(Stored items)
---

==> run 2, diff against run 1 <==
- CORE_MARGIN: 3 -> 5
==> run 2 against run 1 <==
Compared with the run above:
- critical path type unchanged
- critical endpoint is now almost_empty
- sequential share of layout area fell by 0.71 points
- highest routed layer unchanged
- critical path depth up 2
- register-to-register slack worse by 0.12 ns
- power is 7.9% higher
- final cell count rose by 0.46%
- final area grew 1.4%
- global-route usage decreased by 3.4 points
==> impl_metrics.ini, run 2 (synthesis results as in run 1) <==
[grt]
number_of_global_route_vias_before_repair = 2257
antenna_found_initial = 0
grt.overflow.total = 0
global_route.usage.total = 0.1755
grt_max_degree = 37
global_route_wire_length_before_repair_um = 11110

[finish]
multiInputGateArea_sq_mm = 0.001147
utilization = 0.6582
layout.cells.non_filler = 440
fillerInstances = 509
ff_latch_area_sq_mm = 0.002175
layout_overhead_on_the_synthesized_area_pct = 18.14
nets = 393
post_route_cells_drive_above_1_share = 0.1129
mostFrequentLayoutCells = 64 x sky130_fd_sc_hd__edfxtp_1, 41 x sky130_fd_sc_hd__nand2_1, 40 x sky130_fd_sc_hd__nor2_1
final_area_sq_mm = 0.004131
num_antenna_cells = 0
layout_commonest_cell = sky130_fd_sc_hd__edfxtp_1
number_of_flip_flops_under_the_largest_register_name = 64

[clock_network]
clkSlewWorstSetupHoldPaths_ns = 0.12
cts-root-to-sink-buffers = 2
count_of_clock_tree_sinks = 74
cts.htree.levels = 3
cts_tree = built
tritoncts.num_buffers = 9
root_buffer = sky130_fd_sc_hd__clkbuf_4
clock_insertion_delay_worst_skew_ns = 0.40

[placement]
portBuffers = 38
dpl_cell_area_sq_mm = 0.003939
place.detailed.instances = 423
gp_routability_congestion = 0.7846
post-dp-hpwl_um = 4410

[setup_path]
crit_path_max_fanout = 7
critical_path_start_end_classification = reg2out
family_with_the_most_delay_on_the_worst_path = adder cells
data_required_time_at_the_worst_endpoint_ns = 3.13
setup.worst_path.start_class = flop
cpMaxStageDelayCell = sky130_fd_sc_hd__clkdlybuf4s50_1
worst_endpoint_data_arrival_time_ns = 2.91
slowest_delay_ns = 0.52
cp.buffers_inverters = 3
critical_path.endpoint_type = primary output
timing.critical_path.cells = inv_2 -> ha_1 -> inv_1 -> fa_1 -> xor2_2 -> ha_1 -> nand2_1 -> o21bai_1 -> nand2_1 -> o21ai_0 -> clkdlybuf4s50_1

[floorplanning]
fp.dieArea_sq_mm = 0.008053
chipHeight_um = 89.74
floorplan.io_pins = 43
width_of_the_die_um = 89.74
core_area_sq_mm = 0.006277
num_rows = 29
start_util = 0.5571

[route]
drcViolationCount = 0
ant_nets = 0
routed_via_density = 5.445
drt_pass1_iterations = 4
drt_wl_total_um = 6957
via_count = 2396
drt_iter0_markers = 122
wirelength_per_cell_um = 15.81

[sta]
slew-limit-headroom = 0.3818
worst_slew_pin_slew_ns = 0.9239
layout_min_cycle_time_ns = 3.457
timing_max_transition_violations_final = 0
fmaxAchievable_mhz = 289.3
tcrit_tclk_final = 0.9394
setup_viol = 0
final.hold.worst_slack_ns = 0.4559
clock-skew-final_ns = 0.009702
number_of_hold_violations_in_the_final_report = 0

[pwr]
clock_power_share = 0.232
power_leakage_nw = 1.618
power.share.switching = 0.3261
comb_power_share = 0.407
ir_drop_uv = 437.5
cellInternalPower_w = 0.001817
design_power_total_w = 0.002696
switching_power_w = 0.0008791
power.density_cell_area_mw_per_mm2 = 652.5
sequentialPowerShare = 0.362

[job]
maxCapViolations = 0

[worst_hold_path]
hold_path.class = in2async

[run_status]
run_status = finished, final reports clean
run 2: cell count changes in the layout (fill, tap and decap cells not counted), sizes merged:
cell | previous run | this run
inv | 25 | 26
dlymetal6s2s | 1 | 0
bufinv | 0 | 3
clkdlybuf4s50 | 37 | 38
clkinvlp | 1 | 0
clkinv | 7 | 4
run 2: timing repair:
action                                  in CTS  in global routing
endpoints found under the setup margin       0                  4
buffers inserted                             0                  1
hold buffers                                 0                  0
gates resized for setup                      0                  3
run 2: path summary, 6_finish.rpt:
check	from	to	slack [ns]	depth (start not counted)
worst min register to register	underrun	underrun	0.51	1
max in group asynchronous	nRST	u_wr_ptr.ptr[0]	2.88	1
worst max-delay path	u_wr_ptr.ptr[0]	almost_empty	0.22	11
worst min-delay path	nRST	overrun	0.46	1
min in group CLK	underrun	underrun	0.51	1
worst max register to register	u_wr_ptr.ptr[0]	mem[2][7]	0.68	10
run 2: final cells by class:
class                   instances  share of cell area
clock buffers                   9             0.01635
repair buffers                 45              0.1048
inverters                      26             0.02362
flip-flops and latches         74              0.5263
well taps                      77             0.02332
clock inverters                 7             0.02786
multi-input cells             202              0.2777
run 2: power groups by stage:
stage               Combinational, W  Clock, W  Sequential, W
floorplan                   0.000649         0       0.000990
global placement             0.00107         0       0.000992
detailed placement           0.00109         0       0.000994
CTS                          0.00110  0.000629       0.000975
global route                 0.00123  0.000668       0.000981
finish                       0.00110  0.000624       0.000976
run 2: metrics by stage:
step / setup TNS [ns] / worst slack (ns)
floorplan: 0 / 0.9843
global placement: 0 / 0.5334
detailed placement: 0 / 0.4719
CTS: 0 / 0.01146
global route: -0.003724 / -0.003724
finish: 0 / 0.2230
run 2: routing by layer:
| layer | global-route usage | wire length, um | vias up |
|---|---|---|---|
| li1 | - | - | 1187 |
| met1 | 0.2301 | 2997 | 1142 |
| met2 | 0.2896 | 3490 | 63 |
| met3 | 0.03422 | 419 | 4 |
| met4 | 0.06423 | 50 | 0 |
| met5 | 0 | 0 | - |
`src/rtl/uart_pkg.sv`:
```
// Shared types and constants for the UART blocks.
//   parity_e    : parity mode of a frame (none / even / odd)
//   tx_state_e  : transmitter FSM states
//   IDLE_LEVEL  : level of the serial line between frames
//   parity_bit(): parity bit for a payload given its XOR reduction
package uart_pkg;

  typedef enum logic [1:0] {
    PAR_NONE = 2'd0,
    PAR_EVEN = 2'd1,
    PAR_ODD  = 2'd2
  } parity_e;

  typedef enum logic [2:0] {
    ST_IDLE   = 3'd0,
    ST_START  = 3'd1,
    ST_DATA   = 3'd2,
    ST_PARITY = 3'd3,
    ST_STOP   = 3'd4
  } tx_state_e;

  localparam logic IDLE_LEVEL = 1'b1;

  // xor_all is ^payload: even parity sends it as is, odd parity inverts it.
  function automatic logic parity_bit(input parity_e mode, input logic xor_all);
    return (mode == PAR_ODD) ? ~xor_all : xor_all;
  endfunction

endpackage

```
`src/rtl/uart_baud_gen.sv`:
```
// Bit-period timer shared by the UART transmitter and receiver.
//   clk_i    in  clock
//   reset_ni in  asynchronous active-low reset
//   clear_i  in  hold the counter at 0 (no ticks while asserted)
//   div_i    in  clock cycles per bit; 0 behaves as 1
//   tick_o   out high in the last cycle of each bit period
module uart_baud_gen #(
  parameter int unsigned DIV_W = 16
) (
  input  logic             clk_i,
  input  logic             reset_ni,
  input  logic             clear_i,
  input  logic [DIV_W-1:0] div_i,
  output logic             tick_o
);

  localparam logic [DIV_W-1:0] CNT_ONE = DIV_W'(1);

  logic [DIV_W-1:0] count_q;
  logic [DIV_W-1:0] count_max;

  // Terminal count is div_i-1 with an exact compare, so the largest divisor
  // never needs a wrap and div_i of 0 or 1 ticks every cycle.
  assign count_max = (div_i == '0) ? '0 : (div_i - CNT_ONE);
  assign tick_o    = ~clear_i & (count_q == count_max);

  always_ff @(posedge clk_i or negedge reset_ni) begin
    if (!reset_ni) begin
      count_q <= '0;
    end else if (clear_i || tick_o) begin
      count_q <= '0;
    end else begin
      count_q <= count_q + CNT_ONE;
    end
  end

endmodule

```
`src/rtl/uart_tx_param.sv`:
```
// Parametrised UART transmitter with a one-deep holding register.
//   clk_i         in  clock
//   reset_ni      in  asynchronous active-low reset
//   data_i        in  payload to send (DATA_BITS wide)
//   data_valid_i  in  data_i valid
//   data_ready_o  out holding register empty; byte taken on valid & ready
//   baud_div_i    in  clock cycles per bit, sampled at each frame start
//   tx_o          out serial line, idle high
//   busy_o        out a frame is being sent
//   frame_done_o  out one-cycle pulse after the last stop bit
//
// state     | meaning
// ST_IDLE   | line idle, waiting for the holding register to fill
// ST_START  | sending the start bit (low)
// ST_DATA   | sending payload bits, LSB first
// ST_PARITY | sending the parity bit (only when PARITY != PAR_NONE)
// ST_STOP   | sending STOP_BITS stop bits (high)
module uart_tx_param
  import uart_pkg::*;
#(
  parameter int unsigned DATA_BITS = 8,
  parameter parity_e     PARITY    = PAR_NONE,
  parameter int unsigned STOP_BITS = 1,
  parameter int unsigned DIV_W     = 16
) (
  input  logic                 clk_i,
  input  logic                 reset_ni,
  input  logic [DATA_BITS-1:0] data_i,
  input  logic                 data_valid_i,
  output logic                 data_ready_o,
  input  logic [DIV_W-1:0]     baud_div_i,
  output logic                 tx_o,
  output logic                 busy_o,
  output logic                 frame_done_o
);

  localparam int unsigned      BIT_W    = $clog2(DATA_BITS);
  localparam logic [BIT_W-1:0] LAST_BIT = BIT_W'(DATA_BITS - 1);
  localparam logic [BIT_W-1:0] BIT_ONE  = BIT_W'(1);
  localparam logic [DIV_W-1:0] DIV_ONE  = DIV_W'(1);

  tx_state_e            state_q;
  logic [DATA_BITS-1:0] hold_q;
  logic [DATA_BITS-1:0] shift_q;
  logic                 hold_full_q;
  logic                 par_q;
  logic                 stop_q;
  logic [BIT_W-1:0]     bit_idx_q;
  logic [DIV_W-1:0]     div_q;

  logic                 tick;
  logic                 accept;
  logic                 last_stop;
  logic                 start_frame;
  logic [DIV_W-1:0]     div_eff;

  assign data_ready_o = ~hold_full_q;
  assign accept       = data_valid_i & ~hold_full_q;
  assign div_eff      = (baud_div_i == '0) ? DIV_ONE : baud_div_i;
  assign last_stop    = (STOP_BITS == 1) | stop_q;

  // A held byte starts a frame from IDLE, or straight out of the final stop
  // tick so consecutive frames have no idle gap.
  assign start_frame = hold_full_q &
                       ((state_q == ST_IDLE) |
                        ((state_q == ST_STOP) & tick & last_stop));

  uart_baud_gen #(
    .DIV_W (DIV_W)
  ) u_baud_gen (
    .clk_i    (clk_i),
    .reset_ni (reset_ni),
    .clear_i  (state_q == ST_IDLE),
    .div_i    (div_q),
    .tick_o   (tick)
  );

  always_ff @(posedge clk_i or negedge reset_ni) begin
    if (!reset_ni) begin
      state_q      <= ST_IDLE;
      hold_q       <= '0;
      hold_full_q  <= 1'b0;
      shift_q      <= '0;
      par_q        <= 1'b0;
      stop_q       <= 1'b0;
      bit_idx_q    <= '0;
      div_q        <= DIV_ONE;
      tx_o         <= IDLE_LEVEL;
      busy_o       <= 1'b0;
      frame_done_o <= 1'b0;
    end else begin
      frame_done_o <= 1'b0;

      if (accept) begin
        hold_q      <= data_i;
        hold_full_q <= 1'b1;
      end

      unique case (state_q)
        ST_IDLE: begin
        end
        ST_START: begin
          if (tick) begin
            state_q <= ST_DATA;
            tx_o    <= shift_q[0];
          end
        end
        ST_DATA: begin
          if (tick) begin
            if (bit_idx_q == LAST_BIT) begin
              if (PARITY != PAR_NONE) begin
                state_q <= ST_PARITY;
                tx_o    <= par_q;
              end else begin
                state_q <= ST_STOP;
                tx_o    <= IDLE_LEVEL;
              end
            end else begin
              bit_idx_q <= bit_idx_q + BIT_ONE;
              shift_q   <= shift_q >> 1;
              tx_o      <= shift_q[1];
            end
          end
        end
        ST_PARITY: begin
          if (tick) begin
            state_q <= ST_STOP;
            tx_o    <= IDLE_LEVEL;
          end
        end
        ST_STOP: begin
          if (tick) begin
            if (last_stop) begin
              frame_done_o <= 1'b1;
              state_q      <= ST_IDLE;
              busy_o       <= 1'b0;
            end else begin
              stop_q <= 1'b1;
            end
          end
        end
        default: begin
          state_q <= ST_IDLE;
          tx_o    <= IDLE_LEVEL;
          busy_o  <= 1'b0;
        end
      endcase

      // Overrides the IDLE return above when the next byte is already held.
      if (start_frame) begin
        state_q     <= ST_START;
        tx_o        <= ~IDLE_LEVEL;
        busy_o      <= 1'b1;
        shift_q     <= hold_q;
        par_q       <= parity_bit(PARITY, ^hold_q);
        hold_full_q <= 1'b0;
        bit_idx_q   <= '0;
        stop_q      <= 1'b0;
        div_q       <= div_eff;
      end
    end
  end

endmodule

```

---

[Task details]
Could you transcribe the entries above word for word, from the line with "power_leakage_nw = 1.618" down to the line with "min in group", keeping both?

[Response for this exercise]
power_leakage_nw = 1.618
power.share.switching = 0.3261
comb_power_share = 0.407
ir_drop_uv = 437.5
cellInternalPower_w = 0.001817
design_power_total_w = 0.002696
switching_power_w = 0.0008791
power.density_cell_area_mw_per_mm2 = 652.5
sequentialPowerShare = 0.362

[job]
maxCapViolations = 0

[worst_hold_path]
hold_path.class = in2async

[run_status]
run_status = finished, final reports clean
run 2: cell count changes in the layout (fill, tap and decap cells not counted), sizes merged:
cell | previous run | this run
inv | 25 | 26
dlymetal6s2s | 1 | 0
bufinv | 0 | 3
clkdlybuf4s50 | 37 | 38
clkinvlp | 1 | 0
clkinv | 7 | 4
run 2: timing repair:
action                                  in CTS  in global routing
endpoints found under the setup margin       0                  4
buffers inserted                             0                  1
hold buffers                                 0                  0
gates resized for setup                      0                  3
run 2: path summary, 6_finish.rpt:
check	from	to	slack [ns]	depth (start not counted)
worst min register to register	underrun	underrun	0.51	1
max in group asynchronous	nRST	u_wr_ptr.ptr[0]	2.88	1
worst max-delay path	u_wr_ptr.ptr[0]	almost_empty	0.22	11
worst min-delay path	nRST	overrun	0.46	1
min in group CLK	underrun	underrun	0.51	1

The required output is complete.